SymPy tutorial shows how to do symbolic computation in Python with sympy module. This is a brief introduction to the SymPy.

Computer algebra system (CAS) is a mathematical software with the ability to manipulate mathematical expressions in a way similar to the traditional manual computations of mathematicians and scientists.

Symbolic computation deals with the computation of mathematical objects symbolically. The mathematical objects are represented exactly, not approximately, and mathematical expressions with unevaluated variables are left in symbolic form.

SymPy

SymPy is a Python library for symbolic mathematics. It aims to become a full-featured computer algebra system. SymPy includes features ranging from basic symbolic arithmetic to calculus, algebra, discrete mathematics and quantum physics. It is capable of showing results in LaTeX.

$ pip install sympy

SymPy is installed with pip install sympy command.

Rational values

SymPy has Rational for working with rational numbers. A rational number is any number that can be expressed as the quotient or fraction p/q of two integers, a numerator p and a non-zero denominator q.

rational_values.py
#!/usr/bin/env python

from sympy import Rational

r1 = Rational(1/10)
r2 = Rational(1/10)
r3 = Rational(1/10)

val = (r1 + r2 + r3) * 3
print(val.evalf())

val2 = (1/10 + 1/10 + 1/10) * 3
print(val2)

The example works with rational numbers.

val = (r1 + r2 + r3) * 3
print(val.evalf())

The expression is in the symbolic form; we evaluate it with evalf() method.

$ rational_values.py
0.900000000000000
0.9000000000000001

Notice that there is a small error in the output when not using rational numbers.

SymPy pprint

The pprint() is used for pretty printing the output on the console.

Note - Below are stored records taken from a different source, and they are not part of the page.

--- src/rtl/ts_pkg.sv ---
// Shared defaults for the trigger conditioner.
//   NChDefault      - default channel count
//   FilterWDefault  - default glitch-filter counter width
//   HoldoffWDefault - default holdoff counter width
//   StartupCnt      - cycles after reset during which f loads s and edges are masked
package ts_pkg;

  localparam int unsigned NChDefault      = 8;
  localparam int unsigned FilterWDefault  = 8;
  localparam int unsigned HoldoffWDefault = 16;

  localparam logic [1:0]  StartupCnt      = 2'd3;

endpackage

--- src/rtl/ts_trig_chan.sv ---
// One trigger channel: 2-FF synchroniser, glitch filter, edge select and holdoff.
// Ports:
//   clk, rst      - clock, asynchronous active-high reset
//   pin           - raw asynchronous trigger pin
//   startup       - high while the top's startup counter runs; f tracks s, no edges
//   enable        - channel enable
//   rise_en       - accept rising edges
//   fall_en       - accept falling edges
//   filter_len    - extra stable cycles required before f follows s
//   holdoff       - dead time loaded after an accepted edge
//   accepted      - combinational: an edge is accepted this cycle
module ts_trig_chan
  import ts_pkg::*;
#(
  parameter int unsigned FILTER_W  = FilterWDefault,
  parameter int unsigned HOLDOFF_W = HoldoffWDefault
) (
  input  logic                 clk,
  input  logic                 rst,
  input  logic                 pin,
  input  logic                 startup,
  input  logic                 enable,
  input  logic                 rise_en,
  input  logic                 fall_en,
  input  logic [FILTER_W-1:0]  filter_len,
  input  logic [HOLDOFF_W-1:0] holdoff,
  output logic                 accepted
);

  logic                 sync1_q, s_q;
  logic                 f_q, f_d;
  logic                 f_dly_q, f_dly_d;
  logic [FILTER_W-1:0]  c_q, c_d;
  logic [HOLDOFF_W-1:0] h_q, h_d;
  logic                 rise, fall, hit;

  always_comb begin
    f_d     = f_q;
    f_dly_d = f_q;
    c_d     = '0;
    if (startup) begin
      // Loading the delay stage too keeps a pin held high through reset from
      // looking like a rising edge once startup ends.
      f_d     = s_q;
      f_dly_d = s_q;
    end else if (s_q != f_q) begin
      if (c_q >= filter_len) begin
        f_d = s_q;
      end else begin
        c_d = c_q + 1'b1;
      end
    end

    rise     = f_q & ~f_dly_q;
    fall     = ~f_q & f_dly_q;
    hit      = ~startup & enable & ((rise & rise_en) | (fall & fall_en));
    accepted = hit && (h_q == '0);

    // Holdoff keeps counting regardless of enable.
    h_d = h_q;
    if (accepted) begin
      h_d = holdoff;
    end else if (h_q != '0) begin
      h_d = h_q - 1'b1;
    end
  end

  always_ff @(posedge clk or posedge rst) begin
    if (rst) begin
      sync1_q <= 1'b0;
      s_q     <= 1'b0;
      f_q     <= 1'b0;
      f_dly_q <= 1'b0;
      c_q     <= '0;
      h_q     <= '0;
    end else begin
      sync1_q <= pin;
      s_q     <= sync1_q;
      f_q     <= f_d;
      f_dly_q <= f_dly_d;
      c_q     <= c_d;
      h_q     <= h_d;
    end
  end

endmodule

--- src/rtl/ts_trigger_cond.sv ---
// Trigger pin conditioner: per-channel sync/filter/edge/holdoff, registered
// one-cycle trigger pulses and a one-deep RTC timestamp latch.
// Ports:
//   aclk, areset            - clock, asynchronous active-high reset
//   trig_in                 - raw trigger pins
//   cfg_enable/rise/fall    - per-channel enable and edge selects
//   cfg_filter_len          - glitch filter length L (shared)
//   cfg_holdoff             - holdoff length H (shared)
//   rtc_sec, rtc_nsec       - time source
//   ext_trigger             - accepted-edge pulses
//   ts_valid/ts_ready       - timestamp handshake
//   ts_mask, ts_sec, ts_nsec- captured channels and time
//   ts_overflow, ts_ovf_clr - sticky lost-event flag and its clear
module ts_trigger_cond
  import ts_pkg::*;
#(
  parameter int unsigned N_CH      = NChDefault,
  parameter int unsigned FILTER_W  = FilterWDefault,
  parameter int unsigned HOLDOFF_W = HoldoffWDefault
) (
  input  logic                 aclk,
  input  logic                 areset,
  input  logic [N_CH-1:0]      trig_in,
  input  logic [N_CH-1:0]      cfg_enable,
  input  logic [N_CH-1:0]      cfg_rise,
  input  logic [N_CH-1:0]      cfg_fall,
  input  logic [FILTER_W-1:0]  cfg_filter_len,
  input  logic [HOLDOFF_W-1:0] cfg_holdoff,
  input  logic [31:0]          rtc_sec,
  input  logic [31:0]          rtc_nsec,
  output logic [N_CH-1:0]      ext_trigger,
  output logic                 ts_valid,
  input  logic                 ts_ready,
  output logic [N_CH-1:0]      ts_mask,
  output logic [31:0]          ts_sec,
  output logic [31:0]          ts_nsec,
  output logic                 ts_overflow,
  input  logic                 ts_ovf_clr
);

  logic [1:0]      startup_cnt_q;
  logic            startup;
  logic [N_CH-1:0] accepted;

  assign startup = (startup_cnt_q != StartupCnt);

  always_ff @(posedge aclk or posedge areset) begin
    if (areset) begin
      startup_cnt_q <= 2'd0;
    end else if (startup) begin
      startup_cnt_q <= startup_cnt_q + 2'd1;
    end
  end

  for (genvar i = 0; i < N_CH; i++) begin : g_chan
    ts_trig_chan #(
      .FILTER_W  (FILTER_W),
      .HOLDOFF_W (HOLDOFF_W)
    ) u_chan (
      .clk        (aclk),
      .rst        (areset),
      .pin        (trig_in[i]),
      .startup    (startup),
      .enable     (cfg_enable[i]),
      .rise_en    (cfg_rise[i]),
      .fall_en    (cfg_fall[i]),
      .filter_len (cfg_filter_len),
      .holdoff    (cfg_holdoff),
      .accepted   (accepted[i])
    );
  end

  logic            event_any, capture;
  logic            valid_q, valid_d;
  logic            ovf_q, ovf_d;
  logic [N_CH-1:0] trig_q, mask_q, mask_d;
  logic [31:0]     sec_q, sec_d, nsec_q, nsec_d;

  always_comb begin
    event_any = |accepted;
    capture   = event_any && (!valid_q || ts_ready);
    valid_d   = valid_q;
    mask_d    = mask_q;
    sec_d     = sec_q;
    nsec_d    = nsec_q;
    ovf_d     = ovf_q;
    if (capture) begin
      valid_d = 1'b1;
      mask_d  = accepted;
      sec_d   = rtc_sec;
      nsec_d  = rtc_nsec;
    end else if (valid_q && ts_ready) begin
      valid_d = 1'b0;
    end
    // A new loss takes priority over a clear in the same cycle.
    if (event_any && valid_q && !ts_ready) begin
      ovf_d = 1'b1;
    end else if (ts_ovf_clr) begin
      ovf_d = 1'b0;
    end
  end

  always_ff @(posedge aclk or posedge areset) begin
    if (areset) begin
      trig_q  <= '0;
      valid_q <= 1'b0;
      mask_q  <= '0;
      sec_q   <= '0;
      nsec_q  <= '0;
      ovf_q   <= 1'b0;
    end else begin
      trig_q  <= accepted;
      valid_q <= valid_d;
      mask_q  <= mask_d;
      sec_q   <= sec_d;
      nsec_q  <= nsec_d;
      ovf_q   <= ovf_d;
    end
  end

  assign ext_trigger = trig_q;
  assign ts_valid    = valid_q;
  assign ts_mask     = mask_q;
  assign ts_sec      = sec_q;
  assign ts_nsec     = nsec_q;
  assign ts_overflow = ovf_q;

endmodule
--- config.mk ---
export PLATFORM = sky130hd
export DESIGN_NAME = ts_trigger_cond
export DESIGN_NICKNAME = d
export VERILOG_FILES = /design/src/rtl/ts_pkg.sv /design/src/rtl/ts_trig_chan.sv /design/src/rtl/ts_trigger_cond.sv
export SDC_FILE = /design/constraint.sdc
export NUM_CORES = 1
export LEC_CHECK = 0
export ABC_AREA = 1
export CORE_ASPECT_RATIO = 1.25
export CORE_UTILIZATION = 55
export CTS_CLUSTER_SIZE = 8
export DETAILED_ROUTE_END_ITERATION = 8
export PLACE_DENSITY = 0.81
export SYNTH_ARGS = -nofsm -noshare
export SYNTH_HDL_FRONTEND = slang
export SYNTH_SLANG_ARGS = --single-unit
--- constraint.sdc ---
create_clock -name aclk -period 12.1 [get_ports aclk]
set_input_delay 2.42 -clock aclk [delete_from_list [all_inputs] [get_ports aclk]]
set_output_delay 2.42 -clock aclk [all_outputs]
set_load 0.02 [all_outputs]
==> results.json, run 1 <==
{
  "status": "finished clean",
  "crit_family": "simple AND/OR/NAND/NOR gates",
  "power_density_nw_per_um2": 128.7,
  "r2r-start": "startup_cnt_q[0]$_DFFE_PP0P_",
  "p_sw_mw": 0.6971,
  "cts_inserted_buffers": 44,
  "crit_buf_inv": 1,
  "finalWirelength_microns": 45520,
  "place_inst": 2559,
  "final_layout_size_suffix_gt1_frac": 0.03483,
  "synth_compound_area_frac": 0.09514,
  "grt_max_degree": 182,
  "cp-start-kind": "input pin",
  "rsz0062_at_grt": "false",
  "cts_root_buf": "clkbuf_16",
  "power_frac_seq": 0.446,
  "seq_area_frac_synth": 0.4662,
  "cts_tree": "done",
  "clkTransAtPathRegs_ns": 0.05,
  "final_common_cell": "nand2_1",
  "ctsHtreeMaxLevel": 2,
  "layout_common_cells": "419 x nand2_1, 308 x dfrtp_1, 227 x nor2_1",
  "antenna_found_initial": 0,
  "synthMuxAreaShare": 0.0006812,
  "drtPass1Iterations": 6,
  "path_class": "in2reg",
  "synthAdderAreaFrac": 0.06736,
  "timing.final.ws_setup_ns": 6.838,
  "syn_nets": 2211,
  "antenna_cells": 0,
  "synth_xor_area_frac": 0.05722,
  "crit_path_max_incr_delay_ns": 0.62,
  "clockPowerShare": 0.418,
  "yosysWarnings": 0,
  "start_util": 0.5617,
  "grt_util_met3": 0.04617,
  "cp_max_fo": 73,
  "hold_buffers": 0,
  "crit_chain": "clkdlybuf4s50_1 -> nand3_1 -> a21oi_2 -> nand3_4 -> nand2_1 -> nor2_2 -> nand2_4 -> nand2_4 -> nand2_1 -> nand2_1",
  "fin_skew_ns": 0.01302,
  "arrival_ns": 5.67,
  "hp-start": "g_chan[3].u_chan.sync1_q$_DFF_PP0_",
  "routedWlPerCell_microns": 17.46,
  "drt-initial-drc-count": 1265,
  "synth_cell_types": 43,
  "grt-ovfl-total": 0,
  "internal_power_mw": 1.880,
  "peakVddDrop_mv": 0.08360,
  "p_leak_nw": 9.752,
  "clk_latency_ns": 0.54,
  "hold_viol_final": 0,
  "final_cells": 2607,
  "die_area_sq_um": 30760,
  "fp.coreArea_sq_um": 29430,
  "slew_violations": 0,
  "cts_setup_buffers": 0,
  "gp_congestion": 0.9237,
  "crit_path_top_delay_cell": "nand2_4",
  "switching_share": 0.2705,
  "synth_top_family_by_area": "simple AND/OR/NAND/NOR gates",
  "die_x_microns": 157.1,
  "crit_top_cell": "nand2_1",
  "yosys.area_share.simple": 0.2481,
  "route.vias.total": 14712,
  "dp_hpwl_microns": 31440,
  "finalSetupTns_ns": 0,
  "syn_avg_cell_area_sq_um": 8.274,
  "cts_resized": 0,
  "rows": 70,
  "netlist_area_sq_um": 16530,
  "fin_crit_ns": 5.262,
  "port_buffers": 205,
  "area_growth_syn_to_layout_pct": 21.15,
  "clock_path_buffers": 3,
  "cts.sinks": 308,
  "combPwrFrac": 0.136,
  "max_freq_mhz": 190.0,
  "grt_pass1_wl_microns": 73020,
  "grt_pass1_vias": 14622,
  "use_met2": 0.5235,
  "hold_path_class": "reg2reg",
  "use_met1": 0.3641,
  "crit_required_ns": 12.51,
  "die_h_microns": 195.8,
  "crit_path_end_kind": "flip-flop",
  "detail-route-antenna-nets": 0,
  "num_io_pins": 206,
  "startpoint": "cfg_fall[0]",
  "drt-vias-per-instance": 5.643,
  "busiest_layer": "met2",
  "grt_usage": 0.3014,
  "slew_headroom": 0.2741,
  "ys_ff_latch": 308,
  "drc": 0,
  "worstMarginPinSlew_ns": 1.089,
  "nets": 2422,
  "maxCapViolCount": 0,
  "setup_viol": 0,
  "fin_crit_sh": 0.4349,
  "post-place-ws_ns": 6.332,
  "synthCells": 1998
}
synth_stat cells (all sizes together):
cell / count / area, sq um
a211oi: 5 / 37.54
a21boi: 1 / 7.510
a21oi: 125 / 663.1
a22o: 1 / 8.760
a22oi: 1 / 7.510
a31oi: 22 / 137.6
and3: 4 / 25.02
buf: 25 / 177.7
clkbuf: 19 / 71.32
dfrtp: 308 / 7707
ha: 89 / 1114
inv: 221 / 829.6
mux2: 1 / 11.26
nand2: 421 / 1595
nand3: 192 / 978.4
nand3b: 14 / 105.1
nand4: 21 / 137.6
nor2: 237 / 919.6
nor3: 53 / 265.3
nor4: 6 / 37.54
o211ai: 3 / 22.52
o21a: 1 / 7.510
o21ai: 75 / 375.4
o21bai: 1 / 7.510
o221ai: 23 / 201.4
o22ai: 14 / 87.58
o2bb2ai: 1 / 8.760
or2: 6 / 37.54
xnor2: 35 / 306.5
xor2: 73 / 639.4
stage by stage:
step                utilization  power (mW)  instance area [sq um]  hold WS (ns)
floorplan                     -       1.371                  16530        0.3312
global placement         0.6415       1.489                  18880        0.3353
finish                   0.6805       2.577                  20030        0.3452
CTS                      0.6805       2.593                  20030        0.3451
global route             0.6805       2.682                  20030        0.3551
detailed placement       0.6415       1.510                  18880        0.3347
path summary, 6_finish.rpt:
check                                                 end  slack (ns)  cells past startpoint
max in group asynchronous        ext_trigger[1]$_DFF_PP0_        8.10                      3
setup / recovery                   ts_sec[25]$_DFFE_PP0P_        6.84                     10
setup reg to reg                   ts_sec[25]$_DFFE_PP0P_        8.11                     11
hold / removal             g_chan[3].u_chan.s_q$_DFF_PP0_        0.35                      0
hold reg to reg            g_chan[3].u_chan.s_q$_DFF_PP0_        0.35                      0
min in group asynchronous          ts_sec[22]$_DFFE_PP0P_        2.43                      2
routing by layer:
layer,wire length [microns],vias up
li1,-,6986
met1,17710,7078
met2,22960,507
met3,2744,141
met4,2103,0
met5,0,-
state kept, by name, indices dropped and copies added, names as in the netlist:
| name | cells |
|---|---|
| g_chan.u_chan.sync1_q | 8 |
| g_chan.u_chan.f_dly_q | 8 |
| g_chan.u_chan.s_q | 8 |
| startup_cnt_q | 2 |
| g_chan.u_chan.c_q | 64 |
| g_chan.u_chan.f_q | 8 |
| ts_overflow | 1 |
| ts_sec | 32 |
| ts_mask | 8 |
| ts_nsec | 32 |
| ext_trigger | 8 |
| g_chan.u_chan.h_q | 128 |
| ts_valid | 1 |
cell type report:
cell class / instances / area, sq um
Clock buffer: 48 / 1147
Tap cell: 396 / 495.5
Inverter: 221 / 837.1
Sequential cell: 308 / 7707
Timing Repair Buffer: 209 / 2095
Multi-Input combinational cell: 1425 / 7745
Fill cell: 2361 / 9402
power by group through the flow:
stage	clock [mW]	combinational [mW]	sequential (mW)
2_1_floorplan	0	0.221	1.15
3_3_place_gp	0	0.328	1.16
3_5_place_dp	0	0.345	1.16
4_1_cts	1.09	0.353	1.15
5_1_grt	1.13	0.393	1.15
6_report	1.08	0.351	1.15
cells by family after synthesis:
group | Yosys count
xor+xnor | 108
compound gates | 273
simple gates | 954
fa+ha+maj | 89
mux | 1
buf+inv | 265
flops | 308
Note: power is estimated with default switching activity, not from simulation.
==> run 2: changes to the inputs <==
Clock period 12.1 ns to 5.1 ns, I/O delays scaled along.
==> run 2 against run 1 <==
Design area up 0.30%. Critical path depth unchanged. Register-to-register slack worse by 6.4 ns. Sequential power up 140%. Total power up 140%. Utilization up 0.20 points. Count of clock-buffer cells in the layout down 3. Worst hold slack worse by 0.0010 ns. Wire length up 1.3%. Clock power up 140%. Combinational power up 140%. Cell count about the same. Critical endpoint is now ts_sec[14]$_DFFE_PP0P_. Largest power group unchanged.
==> results.json, run 2 (synthesis gave the netlist of run 1 again) <==
{
  "fp.coreArea_sq_um": 29430,
  "hold_buffers": 0,
  "crit_path_end_kind": "flip-flop",
  "crit_required_ns": 5.55,
  "final_common_cell": "nand2_1",
  "port_buffers": 205,
  "largest_register_ffs": 128,
  "die_h_microns": 195.8,
  "layout_common_cells": "419 x nand2_1, 308 x dfrtp_1, 227 x nor2_1",
  "rsz0062_at_grt": "false",
  "arrival_ns": 3.92,
  "grt_max_degree": 129,
  "drtPass1Iterations": 7,
  "die_area_sq_um": 30760,
  "fin_crit_ns": 3.467,
  "antenna_found_initial": 0,
  "placed_cell_area_sq_um": 18930,
  "clkTransAtPathRegs_ns": 0.05,
  "ctsHtreeMaxLevel": 2,
  "max_freq_mhz": 288.4,
  "timing.final.ws_setup_ns": 1.633,
  "route.vias.total": 14771,
  "die_x_microns": 157.1,
  "hold_slack_ns": 0.3442,
  "rows": 70,
  "cp_max_fo": 63,
  "regMostFlops": "g_chan.u_chan.h_q",
  "grt_pass1_vias": 14906,
  "drt-initial-drc-count": 1048,
  "finalWirelength_microns": 46100,
  "fin_area_sq_um": 20090,
  "maxCapViolCount": 0,
  "area_growth_syn_to_layout_pct": 21.51,
  "antenna_cells": 0,
  "slew_violations": 0,
  "clock_path_buffers": 3,
  "cts_setup_buffers": 0,
  "largest_registers": "g_chan.u_chan.h_q (128), g_chan.u_chan.c_q (64)",
  "slew_headroom": 0.4566,
  "cts.sinks": 308,
  "cts_root_buf": "clkbuf_16",
  "nets": 2426,
  "grt_pass1_wl_microns": 72860,
  "routedWlPerCell_microns": 17.67,
  "fin_crit_sh": 0.6798,
  "finalSetupTns_ns": 0,
  "drt-vias-per-instance": 5.662,
  "setup_viol": 0,
  "final_layout_size_suffix_gt1_frac": 0.03660,
  "total_power_mw": 6.137,
  "fin_skew_ns": 0.02171,
  "cts_tree": "done",
  "cp-start-kind": "input pin",
  "peakVddDrop_mv": 0.2065,
  "start_util": 0.5617,
  "grt_usage": 0.3014,
  "cts_resized": 0,
  "post-place-ws_ns": 1.181,
  "dp_hpwl_microns": 32090,
  "clk_latency_ns": 0.54,
  "hold_viol_final": 0,
  "path_class": "in2reg",
  "status": "finished clean",
  "gp_congestion": 0.9150,
  "grt-ovfl-total": 0,
  "num_io_pins": 206,
  "power_density_nw_per_um2": 305.5,
  "worstMarginPinSlew_ns": 0.8150,
  "drc": 0,
  "hold_path_class": "reg2reg",
  "p_leak_nw": 9.779,
  "cts_inserted_buffers": 44,
  "detail-route-antenna-nets": 0
}
## run 2: changes by cell type in the layout (fill, tap and decap cells not counted), sizes merged
cell      before  now
bufinv         0    1
clkbuf        48   45
buf            4    8
inv          221  220
clkinvlp       0    1
## run 2: final timing paths
check / startpoint / end / slack, ns / cells after the start
max reg2reg: startup_cnt_q[0]$_DFFE_PP0P_ / ts_sec[14]$_DFFE_PP0P_ / 1.73 / 11
max in group asynchronous: areset / g_chan[1].u_chan.sync1_q$_DFF_PP0_ / 3.33 / 3
min: g_chan[2].u_chan.sync1_q$_DFF_PP0_ / g_chan[2].u_chan.s_q$_DFF_PP0_ / 0.34 / 0
max: cfg_fall[4] / ts_sec[14]$_DFFE_PP0P_ / 1.63 / 10
min in group asynchronous: areset / g_chan[5].u_chan.f_dly_q$_DFF_PP0_ / 0.80 / 2
min reg2reg: g_chan[2].u_chan.sync1_q$_DFF_PP0_ / g_chan[2].u_chan.s_q$_DFF_PP0_ / 0.34 / 0
## run 2: metrics by stage
stage,utilization,instances
global placement,0.6433,2563
detailed placement,0.6433,2563
CTS,0.6826,2609
global route,0.6826,2609
finish,0.6826,2609
floorplan,-,1998
## run 2: area by class of cell
type                    count  area, sq um
well taps                 396        495.5
multi-input cells        1425         7745
clock buffers              45         1126
repair buffers            213         2150
flip-flops and latches    308         7707
fillers                  2317         9341
clock inverters             1        30.03
inverters                 221        833.3
## run 2: routing by layer
metal  track usage  part of all wire  vias to the layer above
li1              -                 -                     6997
met1        0.3568              0.39                     7051
met2        0.5170              0.49                      542
met3       0.04639             0.061                      181
met4        0.1758             0.059                        0
met5             0                 0                        -
## run 2: worst max-delay path, cell delays in order
cell	delay, ns
clkdlybuf4s50_1	0.46
nand3_1	0.09
a21oi_2	0.66
nand3_1	0.36
nand2_1	0.25
nor2_2	0.07
nand2_4	0.13
buf_4	0.53
nand3_1	0.16
nand2_1	0.12
## run 2: where the power goes
group | switching, mW | internal (mW)
combinational | 0.512 | 0.314
sequential | 0.133 | 2.59
clock | 1.00 | 1.58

The best results are achieved with LaTeX e.g. in Jupyter notebook.

prettify.py
#!/usr/bin/env python

from sympy import pprint, Symbol, exp, sqrt
from sympy import init_printing

init_printing(use_unicode=True)

x = Symbol('x')

a = sqrt(2)
pprint(a)
print(a)

print("------------------------")

c = (exp(x) ** 2)/2
pprint(c)
print(c)

The program prettifies the output.

init_printing(use_unicode=True)

For some characters we need to enable unicode support.

$ prettify.py
√2
sqrt(2)
------------------------
    2⋅x
ℯ
────
    2
exp(2*x)/2

This is the output. Note that using Jupyter notebook gives much nicer output.

Square root

Square root is a number which produces a specified quantity when multiplied by itself.

square_root.py
#!/usr/bin/env python

from sympy import sqrt, pprint, Mul

x = sqrt(2)
y = sqrt(2)

pprint(Mul(x,  y, evaluate=False)) 
print('equals to ')
print(x * y)

The program outputs an expression containing square roots.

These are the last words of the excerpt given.